PROMPT: Please take the lines from the one holding "period_start | 1 |" through the one holding "die_height,101,µm" in the data below and copy them exactly.

EXERCISE MATERIALS:
========================

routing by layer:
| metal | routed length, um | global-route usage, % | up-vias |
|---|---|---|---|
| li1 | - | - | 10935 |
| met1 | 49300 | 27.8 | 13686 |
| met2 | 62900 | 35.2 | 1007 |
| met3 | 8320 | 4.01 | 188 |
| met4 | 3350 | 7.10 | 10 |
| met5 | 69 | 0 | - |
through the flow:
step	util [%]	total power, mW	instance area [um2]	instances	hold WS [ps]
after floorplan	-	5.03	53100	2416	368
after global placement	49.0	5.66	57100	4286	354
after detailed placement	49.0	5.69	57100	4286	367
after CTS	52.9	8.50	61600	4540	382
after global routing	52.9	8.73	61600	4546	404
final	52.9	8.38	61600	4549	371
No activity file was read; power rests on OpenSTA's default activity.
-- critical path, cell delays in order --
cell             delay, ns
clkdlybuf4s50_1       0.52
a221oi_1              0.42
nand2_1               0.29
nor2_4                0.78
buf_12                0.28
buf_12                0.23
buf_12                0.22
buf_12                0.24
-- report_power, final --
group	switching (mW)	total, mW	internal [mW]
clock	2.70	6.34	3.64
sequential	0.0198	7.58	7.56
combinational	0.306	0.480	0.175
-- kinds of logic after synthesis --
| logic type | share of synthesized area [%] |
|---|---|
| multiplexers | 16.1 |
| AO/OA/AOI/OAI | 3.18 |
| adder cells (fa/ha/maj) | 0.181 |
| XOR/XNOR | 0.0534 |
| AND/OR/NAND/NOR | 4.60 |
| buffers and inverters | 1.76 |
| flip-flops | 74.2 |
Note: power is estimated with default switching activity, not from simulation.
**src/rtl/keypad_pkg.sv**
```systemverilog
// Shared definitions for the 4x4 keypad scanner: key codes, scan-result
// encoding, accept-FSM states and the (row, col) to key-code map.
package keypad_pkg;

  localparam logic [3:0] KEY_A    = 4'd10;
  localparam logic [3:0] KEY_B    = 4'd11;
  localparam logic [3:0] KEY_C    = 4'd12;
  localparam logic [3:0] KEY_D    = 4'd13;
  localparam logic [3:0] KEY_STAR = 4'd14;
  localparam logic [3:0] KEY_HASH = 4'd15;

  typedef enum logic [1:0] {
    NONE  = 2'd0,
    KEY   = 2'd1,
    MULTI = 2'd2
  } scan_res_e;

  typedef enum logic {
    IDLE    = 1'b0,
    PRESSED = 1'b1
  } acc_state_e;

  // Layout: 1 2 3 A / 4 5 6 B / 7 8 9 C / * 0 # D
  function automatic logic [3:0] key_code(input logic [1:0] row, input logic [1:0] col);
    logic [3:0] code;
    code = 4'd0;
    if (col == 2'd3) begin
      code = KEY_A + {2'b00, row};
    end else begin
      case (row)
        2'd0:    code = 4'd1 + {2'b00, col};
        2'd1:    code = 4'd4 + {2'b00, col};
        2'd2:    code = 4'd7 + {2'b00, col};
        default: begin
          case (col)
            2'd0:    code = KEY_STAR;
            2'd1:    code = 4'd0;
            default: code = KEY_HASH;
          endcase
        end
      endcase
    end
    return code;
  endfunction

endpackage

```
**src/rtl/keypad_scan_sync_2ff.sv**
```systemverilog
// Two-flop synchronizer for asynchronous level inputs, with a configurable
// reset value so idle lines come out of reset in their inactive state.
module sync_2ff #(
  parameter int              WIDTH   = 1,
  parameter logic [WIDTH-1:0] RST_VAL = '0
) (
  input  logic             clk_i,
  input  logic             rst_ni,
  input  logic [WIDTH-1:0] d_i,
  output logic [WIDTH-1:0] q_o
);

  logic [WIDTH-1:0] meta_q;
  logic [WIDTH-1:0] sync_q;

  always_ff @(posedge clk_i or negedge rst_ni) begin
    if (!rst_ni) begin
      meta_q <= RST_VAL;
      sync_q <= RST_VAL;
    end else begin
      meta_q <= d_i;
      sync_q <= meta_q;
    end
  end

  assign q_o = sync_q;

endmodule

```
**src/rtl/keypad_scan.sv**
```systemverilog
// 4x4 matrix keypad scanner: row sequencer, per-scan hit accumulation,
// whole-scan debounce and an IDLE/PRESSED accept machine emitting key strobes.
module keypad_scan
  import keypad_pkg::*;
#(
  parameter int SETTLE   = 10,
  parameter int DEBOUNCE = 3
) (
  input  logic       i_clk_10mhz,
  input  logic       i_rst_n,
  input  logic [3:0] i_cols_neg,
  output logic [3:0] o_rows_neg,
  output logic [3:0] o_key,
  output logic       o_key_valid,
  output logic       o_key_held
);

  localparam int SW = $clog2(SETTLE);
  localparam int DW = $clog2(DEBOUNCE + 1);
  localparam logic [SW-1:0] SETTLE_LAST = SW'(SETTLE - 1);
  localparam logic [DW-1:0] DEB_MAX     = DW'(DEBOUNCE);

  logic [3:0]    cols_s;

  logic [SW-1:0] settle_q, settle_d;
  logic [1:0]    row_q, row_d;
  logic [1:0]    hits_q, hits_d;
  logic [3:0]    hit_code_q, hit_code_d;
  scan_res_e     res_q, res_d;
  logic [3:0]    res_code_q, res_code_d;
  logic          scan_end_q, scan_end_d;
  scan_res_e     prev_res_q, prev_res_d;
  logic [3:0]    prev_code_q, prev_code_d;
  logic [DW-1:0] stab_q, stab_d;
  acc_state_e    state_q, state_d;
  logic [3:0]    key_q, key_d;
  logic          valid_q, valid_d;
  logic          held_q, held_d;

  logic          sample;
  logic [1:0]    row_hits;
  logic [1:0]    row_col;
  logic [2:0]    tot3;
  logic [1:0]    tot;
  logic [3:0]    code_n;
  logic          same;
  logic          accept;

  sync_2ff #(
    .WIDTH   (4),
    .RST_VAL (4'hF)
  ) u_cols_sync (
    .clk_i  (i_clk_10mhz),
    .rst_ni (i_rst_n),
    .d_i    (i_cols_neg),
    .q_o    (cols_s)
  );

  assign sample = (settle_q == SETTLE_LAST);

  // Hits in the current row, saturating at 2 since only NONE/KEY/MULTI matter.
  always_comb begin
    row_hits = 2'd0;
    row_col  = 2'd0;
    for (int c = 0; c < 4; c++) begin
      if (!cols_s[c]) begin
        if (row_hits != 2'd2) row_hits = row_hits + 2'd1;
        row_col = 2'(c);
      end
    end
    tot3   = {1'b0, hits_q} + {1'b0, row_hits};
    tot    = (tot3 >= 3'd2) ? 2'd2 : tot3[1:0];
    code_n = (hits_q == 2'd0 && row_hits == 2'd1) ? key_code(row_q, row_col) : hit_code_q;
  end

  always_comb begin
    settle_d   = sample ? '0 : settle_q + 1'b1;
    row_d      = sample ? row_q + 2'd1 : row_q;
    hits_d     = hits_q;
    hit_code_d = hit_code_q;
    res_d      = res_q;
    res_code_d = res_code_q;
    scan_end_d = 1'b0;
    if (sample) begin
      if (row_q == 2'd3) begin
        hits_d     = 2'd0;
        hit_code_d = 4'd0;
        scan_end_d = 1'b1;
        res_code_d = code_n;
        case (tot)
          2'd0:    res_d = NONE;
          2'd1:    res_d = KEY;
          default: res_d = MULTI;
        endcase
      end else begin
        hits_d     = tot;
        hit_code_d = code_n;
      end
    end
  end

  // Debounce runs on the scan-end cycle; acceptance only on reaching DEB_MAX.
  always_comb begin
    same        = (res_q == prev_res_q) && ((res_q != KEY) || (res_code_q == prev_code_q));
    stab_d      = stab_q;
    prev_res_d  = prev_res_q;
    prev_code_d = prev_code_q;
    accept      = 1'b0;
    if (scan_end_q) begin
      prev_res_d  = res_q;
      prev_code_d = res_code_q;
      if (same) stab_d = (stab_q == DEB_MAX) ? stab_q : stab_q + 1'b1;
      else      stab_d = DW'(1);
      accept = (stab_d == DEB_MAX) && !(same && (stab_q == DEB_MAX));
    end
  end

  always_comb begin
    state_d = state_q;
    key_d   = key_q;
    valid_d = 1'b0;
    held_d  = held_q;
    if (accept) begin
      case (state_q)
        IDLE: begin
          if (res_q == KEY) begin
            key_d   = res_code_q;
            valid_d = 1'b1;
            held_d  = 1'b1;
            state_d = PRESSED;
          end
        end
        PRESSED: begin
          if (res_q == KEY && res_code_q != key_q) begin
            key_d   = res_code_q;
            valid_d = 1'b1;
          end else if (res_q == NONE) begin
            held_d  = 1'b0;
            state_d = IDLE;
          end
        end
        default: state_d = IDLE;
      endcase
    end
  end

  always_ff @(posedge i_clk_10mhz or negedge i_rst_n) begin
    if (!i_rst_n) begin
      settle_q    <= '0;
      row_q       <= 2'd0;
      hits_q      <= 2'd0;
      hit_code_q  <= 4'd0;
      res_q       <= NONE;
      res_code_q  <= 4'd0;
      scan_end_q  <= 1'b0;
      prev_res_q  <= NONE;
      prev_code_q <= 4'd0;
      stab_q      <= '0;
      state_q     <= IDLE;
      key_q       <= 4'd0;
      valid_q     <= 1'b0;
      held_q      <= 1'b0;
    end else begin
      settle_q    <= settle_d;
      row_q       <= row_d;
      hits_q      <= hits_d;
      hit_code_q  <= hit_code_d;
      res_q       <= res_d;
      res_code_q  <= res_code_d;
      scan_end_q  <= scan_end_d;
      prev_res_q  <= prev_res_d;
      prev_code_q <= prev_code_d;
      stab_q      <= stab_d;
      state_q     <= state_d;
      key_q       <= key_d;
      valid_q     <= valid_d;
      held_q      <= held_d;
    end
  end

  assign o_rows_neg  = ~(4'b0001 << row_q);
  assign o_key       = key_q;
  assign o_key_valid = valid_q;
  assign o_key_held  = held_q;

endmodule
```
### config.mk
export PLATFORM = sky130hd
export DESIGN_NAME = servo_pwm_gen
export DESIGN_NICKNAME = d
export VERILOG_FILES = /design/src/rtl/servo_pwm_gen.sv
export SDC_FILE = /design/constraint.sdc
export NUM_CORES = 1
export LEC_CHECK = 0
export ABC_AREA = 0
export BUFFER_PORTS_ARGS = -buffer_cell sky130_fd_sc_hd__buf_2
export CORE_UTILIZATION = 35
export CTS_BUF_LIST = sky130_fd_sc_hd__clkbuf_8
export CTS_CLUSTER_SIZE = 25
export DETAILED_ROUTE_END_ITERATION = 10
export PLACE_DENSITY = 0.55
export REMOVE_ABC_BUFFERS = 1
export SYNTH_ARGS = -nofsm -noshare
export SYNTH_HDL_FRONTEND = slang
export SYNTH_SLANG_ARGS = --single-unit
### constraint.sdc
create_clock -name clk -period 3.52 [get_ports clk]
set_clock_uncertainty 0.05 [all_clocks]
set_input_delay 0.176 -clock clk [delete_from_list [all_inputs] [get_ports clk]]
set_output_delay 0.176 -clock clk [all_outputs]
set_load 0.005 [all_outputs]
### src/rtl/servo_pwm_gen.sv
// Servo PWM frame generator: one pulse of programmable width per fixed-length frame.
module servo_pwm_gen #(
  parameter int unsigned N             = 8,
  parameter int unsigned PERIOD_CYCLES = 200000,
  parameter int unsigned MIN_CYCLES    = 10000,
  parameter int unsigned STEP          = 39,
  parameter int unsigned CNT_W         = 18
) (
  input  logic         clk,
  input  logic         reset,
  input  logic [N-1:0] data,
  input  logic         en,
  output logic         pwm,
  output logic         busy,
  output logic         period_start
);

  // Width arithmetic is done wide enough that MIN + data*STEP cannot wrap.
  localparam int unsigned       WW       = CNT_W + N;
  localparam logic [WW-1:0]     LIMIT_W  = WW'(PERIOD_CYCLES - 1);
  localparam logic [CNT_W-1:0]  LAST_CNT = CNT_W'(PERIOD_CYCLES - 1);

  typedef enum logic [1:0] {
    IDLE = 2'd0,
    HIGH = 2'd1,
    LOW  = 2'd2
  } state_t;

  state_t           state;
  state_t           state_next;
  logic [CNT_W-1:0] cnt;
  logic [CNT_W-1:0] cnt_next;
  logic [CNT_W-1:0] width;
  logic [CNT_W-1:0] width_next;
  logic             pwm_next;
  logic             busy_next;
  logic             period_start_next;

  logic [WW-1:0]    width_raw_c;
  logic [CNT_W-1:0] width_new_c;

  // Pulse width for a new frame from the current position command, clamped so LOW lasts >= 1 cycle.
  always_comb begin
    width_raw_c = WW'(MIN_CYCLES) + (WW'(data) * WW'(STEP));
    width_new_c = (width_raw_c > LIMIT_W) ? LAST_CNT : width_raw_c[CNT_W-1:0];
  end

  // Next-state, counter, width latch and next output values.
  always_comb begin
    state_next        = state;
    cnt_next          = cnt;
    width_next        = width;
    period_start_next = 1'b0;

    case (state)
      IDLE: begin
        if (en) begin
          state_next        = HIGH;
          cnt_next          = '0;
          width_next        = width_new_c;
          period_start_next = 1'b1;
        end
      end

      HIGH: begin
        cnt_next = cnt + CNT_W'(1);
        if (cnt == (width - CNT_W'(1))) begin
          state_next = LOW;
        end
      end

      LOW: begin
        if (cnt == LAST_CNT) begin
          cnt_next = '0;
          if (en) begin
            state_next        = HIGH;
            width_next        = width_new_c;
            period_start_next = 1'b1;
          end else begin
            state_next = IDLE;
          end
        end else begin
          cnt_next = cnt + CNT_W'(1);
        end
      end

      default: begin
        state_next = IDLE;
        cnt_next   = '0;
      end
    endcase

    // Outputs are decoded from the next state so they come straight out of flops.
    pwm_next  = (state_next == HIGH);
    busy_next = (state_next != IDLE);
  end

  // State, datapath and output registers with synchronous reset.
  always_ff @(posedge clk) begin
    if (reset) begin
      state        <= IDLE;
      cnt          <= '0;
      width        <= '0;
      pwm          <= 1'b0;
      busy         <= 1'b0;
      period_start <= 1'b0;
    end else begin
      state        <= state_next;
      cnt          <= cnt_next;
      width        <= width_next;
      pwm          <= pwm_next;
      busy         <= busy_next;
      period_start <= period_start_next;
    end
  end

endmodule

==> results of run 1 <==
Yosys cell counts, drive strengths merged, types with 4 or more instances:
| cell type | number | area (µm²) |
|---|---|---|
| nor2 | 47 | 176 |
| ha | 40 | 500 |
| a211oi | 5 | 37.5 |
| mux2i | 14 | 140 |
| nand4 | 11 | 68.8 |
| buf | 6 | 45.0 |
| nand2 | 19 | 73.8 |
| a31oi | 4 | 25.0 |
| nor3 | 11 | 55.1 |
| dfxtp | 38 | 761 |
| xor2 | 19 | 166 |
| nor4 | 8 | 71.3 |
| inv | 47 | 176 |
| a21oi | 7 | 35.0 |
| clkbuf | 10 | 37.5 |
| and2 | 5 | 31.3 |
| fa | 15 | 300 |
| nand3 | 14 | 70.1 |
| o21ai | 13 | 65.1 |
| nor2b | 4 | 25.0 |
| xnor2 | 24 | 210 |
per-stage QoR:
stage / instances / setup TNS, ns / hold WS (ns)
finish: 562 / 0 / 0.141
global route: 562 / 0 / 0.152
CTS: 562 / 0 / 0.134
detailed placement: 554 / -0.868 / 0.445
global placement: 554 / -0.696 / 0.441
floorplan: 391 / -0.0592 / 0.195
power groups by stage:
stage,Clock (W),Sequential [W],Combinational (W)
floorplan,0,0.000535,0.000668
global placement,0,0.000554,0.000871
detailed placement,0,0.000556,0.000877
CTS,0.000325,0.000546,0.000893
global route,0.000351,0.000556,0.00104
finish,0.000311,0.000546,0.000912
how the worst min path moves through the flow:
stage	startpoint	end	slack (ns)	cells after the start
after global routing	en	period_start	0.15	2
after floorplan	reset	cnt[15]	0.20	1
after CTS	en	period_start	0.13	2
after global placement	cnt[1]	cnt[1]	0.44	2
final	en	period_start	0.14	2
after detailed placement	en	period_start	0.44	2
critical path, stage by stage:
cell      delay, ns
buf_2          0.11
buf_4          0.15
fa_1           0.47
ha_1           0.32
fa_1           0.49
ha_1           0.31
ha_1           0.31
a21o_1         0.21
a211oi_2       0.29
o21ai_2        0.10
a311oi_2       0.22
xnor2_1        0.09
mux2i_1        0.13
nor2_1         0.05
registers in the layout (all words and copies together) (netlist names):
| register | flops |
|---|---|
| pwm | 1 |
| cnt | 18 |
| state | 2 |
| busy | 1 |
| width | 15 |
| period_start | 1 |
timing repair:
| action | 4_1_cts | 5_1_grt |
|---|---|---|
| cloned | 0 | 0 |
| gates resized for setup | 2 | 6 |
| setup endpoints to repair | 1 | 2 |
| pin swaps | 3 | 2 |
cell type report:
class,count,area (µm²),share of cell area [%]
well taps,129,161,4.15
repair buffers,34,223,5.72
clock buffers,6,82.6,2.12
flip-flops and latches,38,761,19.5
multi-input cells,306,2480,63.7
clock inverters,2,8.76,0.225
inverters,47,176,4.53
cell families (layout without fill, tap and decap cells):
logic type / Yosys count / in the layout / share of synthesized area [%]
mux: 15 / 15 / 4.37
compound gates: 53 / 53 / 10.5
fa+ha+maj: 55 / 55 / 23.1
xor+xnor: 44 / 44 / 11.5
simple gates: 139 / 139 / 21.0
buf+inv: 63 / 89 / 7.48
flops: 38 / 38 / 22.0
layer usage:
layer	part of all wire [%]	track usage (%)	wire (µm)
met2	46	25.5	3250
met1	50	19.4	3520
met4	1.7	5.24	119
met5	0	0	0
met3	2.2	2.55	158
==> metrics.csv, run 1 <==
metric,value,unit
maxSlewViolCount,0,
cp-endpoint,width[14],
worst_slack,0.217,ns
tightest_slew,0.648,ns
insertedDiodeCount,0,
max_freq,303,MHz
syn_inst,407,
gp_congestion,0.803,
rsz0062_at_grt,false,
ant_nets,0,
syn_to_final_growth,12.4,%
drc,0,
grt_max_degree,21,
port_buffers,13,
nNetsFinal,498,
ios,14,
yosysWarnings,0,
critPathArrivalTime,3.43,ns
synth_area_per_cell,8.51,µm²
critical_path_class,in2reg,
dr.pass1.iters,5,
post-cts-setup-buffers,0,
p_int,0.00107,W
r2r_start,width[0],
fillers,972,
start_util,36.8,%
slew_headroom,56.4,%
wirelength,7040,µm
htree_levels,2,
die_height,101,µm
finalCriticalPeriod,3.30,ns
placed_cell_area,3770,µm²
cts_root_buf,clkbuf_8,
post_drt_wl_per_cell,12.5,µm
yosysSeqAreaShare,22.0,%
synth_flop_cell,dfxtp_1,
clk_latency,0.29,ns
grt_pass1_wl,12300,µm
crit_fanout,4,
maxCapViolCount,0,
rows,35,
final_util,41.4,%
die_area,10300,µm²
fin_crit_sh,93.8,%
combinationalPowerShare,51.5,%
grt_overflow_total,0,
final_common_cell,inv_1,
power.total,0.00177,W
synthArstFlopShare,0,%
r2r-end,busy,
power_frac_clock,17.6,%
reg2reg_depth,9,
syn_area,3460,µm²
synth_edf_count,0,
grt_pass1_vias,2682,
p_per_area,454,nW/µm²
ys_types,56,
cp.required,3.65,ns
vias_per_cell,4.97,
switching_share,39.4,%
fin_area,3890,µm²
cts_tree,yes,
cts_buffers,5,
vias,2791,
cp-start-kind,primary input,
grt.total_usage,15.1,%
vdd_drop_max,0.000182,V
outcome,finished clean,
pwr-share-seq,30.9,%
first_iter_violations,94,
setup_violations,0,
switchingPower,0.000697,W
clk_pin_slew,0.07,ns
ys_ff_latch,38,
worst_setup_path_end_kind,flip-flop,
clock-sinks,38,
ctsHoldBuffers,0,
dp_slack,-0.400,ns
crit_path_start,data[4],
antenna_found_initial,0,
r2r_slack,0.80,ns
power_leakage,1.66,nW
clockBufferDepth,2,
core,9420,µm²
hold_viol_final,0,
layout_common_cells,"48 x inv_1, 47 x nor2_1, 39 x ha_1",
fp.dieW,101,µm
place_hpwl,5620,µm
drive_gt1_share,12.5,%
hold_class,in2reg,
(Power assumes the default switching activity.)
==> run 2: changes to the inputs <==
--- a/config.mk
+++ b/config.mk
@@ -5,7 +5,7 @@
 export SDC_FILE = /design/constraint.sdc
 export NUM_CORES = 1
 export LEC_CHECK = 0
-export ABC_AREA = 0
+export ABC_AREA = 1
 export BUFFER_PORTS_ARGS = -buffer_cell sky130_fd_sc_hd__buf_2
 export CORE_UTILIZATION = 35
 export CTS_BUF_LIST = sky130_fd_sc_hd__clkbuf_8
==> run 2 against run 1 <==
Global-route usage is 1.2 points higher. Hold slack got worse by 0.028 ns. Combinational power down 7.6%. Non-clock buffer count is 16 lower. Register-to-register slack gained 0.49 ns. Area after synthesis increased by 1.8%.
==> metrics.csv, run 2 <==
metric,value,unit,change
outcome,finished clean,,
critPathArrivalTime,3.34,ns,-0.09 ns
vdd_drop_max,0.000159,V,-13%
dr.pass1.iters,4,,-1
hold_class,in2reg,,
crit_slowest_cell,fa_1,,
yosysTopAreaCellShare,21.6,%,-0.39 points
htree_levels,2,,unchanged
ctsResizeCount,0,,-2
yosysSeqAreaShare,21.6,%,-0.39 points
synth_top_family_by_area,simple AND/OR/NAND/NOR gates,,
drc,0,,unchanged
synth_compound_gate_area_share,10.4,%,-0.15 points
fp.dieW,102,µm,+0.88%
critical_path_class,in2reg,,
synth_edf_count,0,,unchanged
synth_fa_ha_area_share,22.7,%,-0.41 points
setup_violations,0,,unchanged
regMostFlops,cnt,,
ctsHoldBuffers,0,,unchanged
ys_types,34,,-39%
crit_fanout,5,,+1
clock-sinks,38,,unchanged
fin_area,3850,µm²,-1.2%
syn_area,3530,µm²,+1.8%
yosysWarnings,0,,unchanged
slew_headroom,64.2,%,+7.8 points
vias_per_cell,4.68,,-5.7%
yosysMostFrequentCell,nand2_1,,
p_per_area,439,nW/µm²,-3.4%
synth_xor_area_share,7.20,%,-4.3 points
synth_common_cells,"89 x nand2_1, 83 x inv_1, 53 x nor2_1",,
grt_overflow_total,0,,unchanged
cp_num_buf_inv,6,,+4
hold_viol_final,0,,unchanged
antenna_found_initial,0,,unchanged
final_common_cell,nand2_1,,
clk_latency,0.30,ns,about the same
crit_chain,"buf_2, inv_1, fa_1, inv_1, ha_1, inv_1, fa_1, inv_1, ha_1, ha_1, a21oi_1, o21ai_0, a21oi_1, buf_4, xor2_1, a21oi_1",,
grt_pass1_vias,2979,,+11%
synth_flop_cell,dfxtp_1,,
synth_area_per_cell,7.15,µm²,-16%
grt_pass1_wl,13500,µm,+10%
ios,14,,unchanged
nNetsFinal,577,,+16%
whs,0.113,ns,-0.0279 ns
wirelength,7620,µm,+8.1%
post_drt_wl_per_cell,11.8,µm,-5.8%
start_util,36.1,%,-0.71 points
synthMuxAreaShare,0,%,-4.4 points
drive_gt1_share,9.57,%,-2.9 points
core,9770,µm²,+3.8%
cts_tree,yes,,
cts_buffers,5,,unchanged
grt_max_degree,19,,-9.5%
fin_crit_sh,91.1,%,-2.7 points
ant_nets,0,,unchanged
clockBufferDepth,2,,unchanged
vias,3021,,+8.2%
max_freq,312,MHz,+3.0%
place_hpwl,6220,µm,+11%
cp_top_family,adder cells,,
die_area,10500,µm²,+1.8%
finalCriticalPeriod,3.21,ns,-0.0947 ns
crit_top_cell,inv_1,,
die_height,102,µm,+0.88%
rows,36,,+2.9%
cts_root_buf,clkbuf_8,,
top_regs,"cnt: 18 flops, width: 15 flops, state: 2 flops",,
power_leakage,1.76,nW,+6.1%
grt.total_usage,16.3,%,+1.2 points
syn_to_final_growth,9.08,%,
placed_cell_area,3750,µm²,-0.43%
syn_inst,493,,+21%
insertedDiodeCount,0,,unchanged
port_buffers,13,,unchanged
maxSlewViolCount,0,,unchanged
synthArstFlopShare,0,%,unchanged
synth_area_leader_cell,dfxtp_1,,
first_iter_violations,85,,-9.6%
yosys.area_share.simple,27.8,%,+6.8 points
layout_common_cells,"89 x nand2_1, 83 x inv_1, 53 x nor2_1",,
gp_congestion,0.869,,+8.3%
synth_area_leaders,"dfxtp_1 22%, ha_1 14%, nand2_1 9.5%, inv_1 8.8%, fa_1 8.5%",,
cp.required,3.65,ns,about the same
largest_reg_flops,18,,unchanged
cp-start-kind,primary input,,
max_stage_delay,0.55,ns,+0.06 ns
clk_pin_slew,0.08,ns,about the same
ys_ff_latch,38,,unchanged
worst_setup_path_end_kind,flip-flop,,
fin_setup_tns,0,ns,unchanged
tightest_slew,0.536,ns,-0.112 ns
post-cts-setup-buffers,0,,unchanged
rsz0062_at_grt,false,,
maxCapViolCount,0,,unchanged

========================

WRITTEN SOLUTION:
| period_start | 1 |
timing repair:
| action | 4_1_cts | 5_1_grt |
|---|---|---|
| cloned | 0 | 0 |
| gates resized for setup | 2 | 6 |
| setup endpoints to repair | 1 | 2 |
| pin swaps | 3 | 2 |
cell type report:
class,count,area (µm²),share of cell area [%]
well taps,129,161,4.15
repair buffers,34,223,5.72
clock buffers,6,82.6,2.12
flip-flops and latches,38,761,19.5
multi-input cells,306,2480,63.7
clock inverters,2,8.76,0.225
inverters,47,176,4.53
cell families (layout without fill, tap and decap cells):
logic type / Yosys count / in the layout / share of synthesized area [%]
mux: 15 / 15 / 4.37
compound gates: 53 / 53 / 10.5
fa+ha+maj: 55 / 55 / 23.1
xor+xnor: 44 / 44 / 11.5
simple gates: 139 / 139 / 21.0
buf+inv: 63 / 89 / 7.48
flops: 38 / 38 / 22.0
layer usage:
layer	part of all wire [%]	track usage (%)	wire (µm)
met2	46	25.5	3250
met1	50	19.4	3520
met4	1.7	5.24	119
met5	0	0	0
met3	2.2	2.55	158
==> metrics.csv, run 1 <==
metric,value,unit
maxSlewViolCount,0,
cp-endpoint,width[14],
worst_slack,0.217,ns
tightest_slew,0.648,ns
insertedDiodeCount,0,
max_freq,303,MHz
syn_inst,407,
gp_congestion,0.803,
rsz0062_at_grt,false,
ant_nets,0,
syn_to_final_growth,12.4,%
drc,0,
grt_max_degree,21,
port_buffers,13,
nNetsFinal,498,
ios,14,
yosysWarnings,0,
critPathArrivalTime,3.43,ns
synth_area_per_cell,8.51,µm²
critical_path_class,in2reg,
dr.pass1.iters,5,
post-cts-setup-buffers,0,
p_int,0.00107,W
r2r_start,width[0],
fillers,972,
start_util,36.8,%
slew_headroom,56.4,%
wirelength,7040,µm
htree_levels,2,
die_height,101,µm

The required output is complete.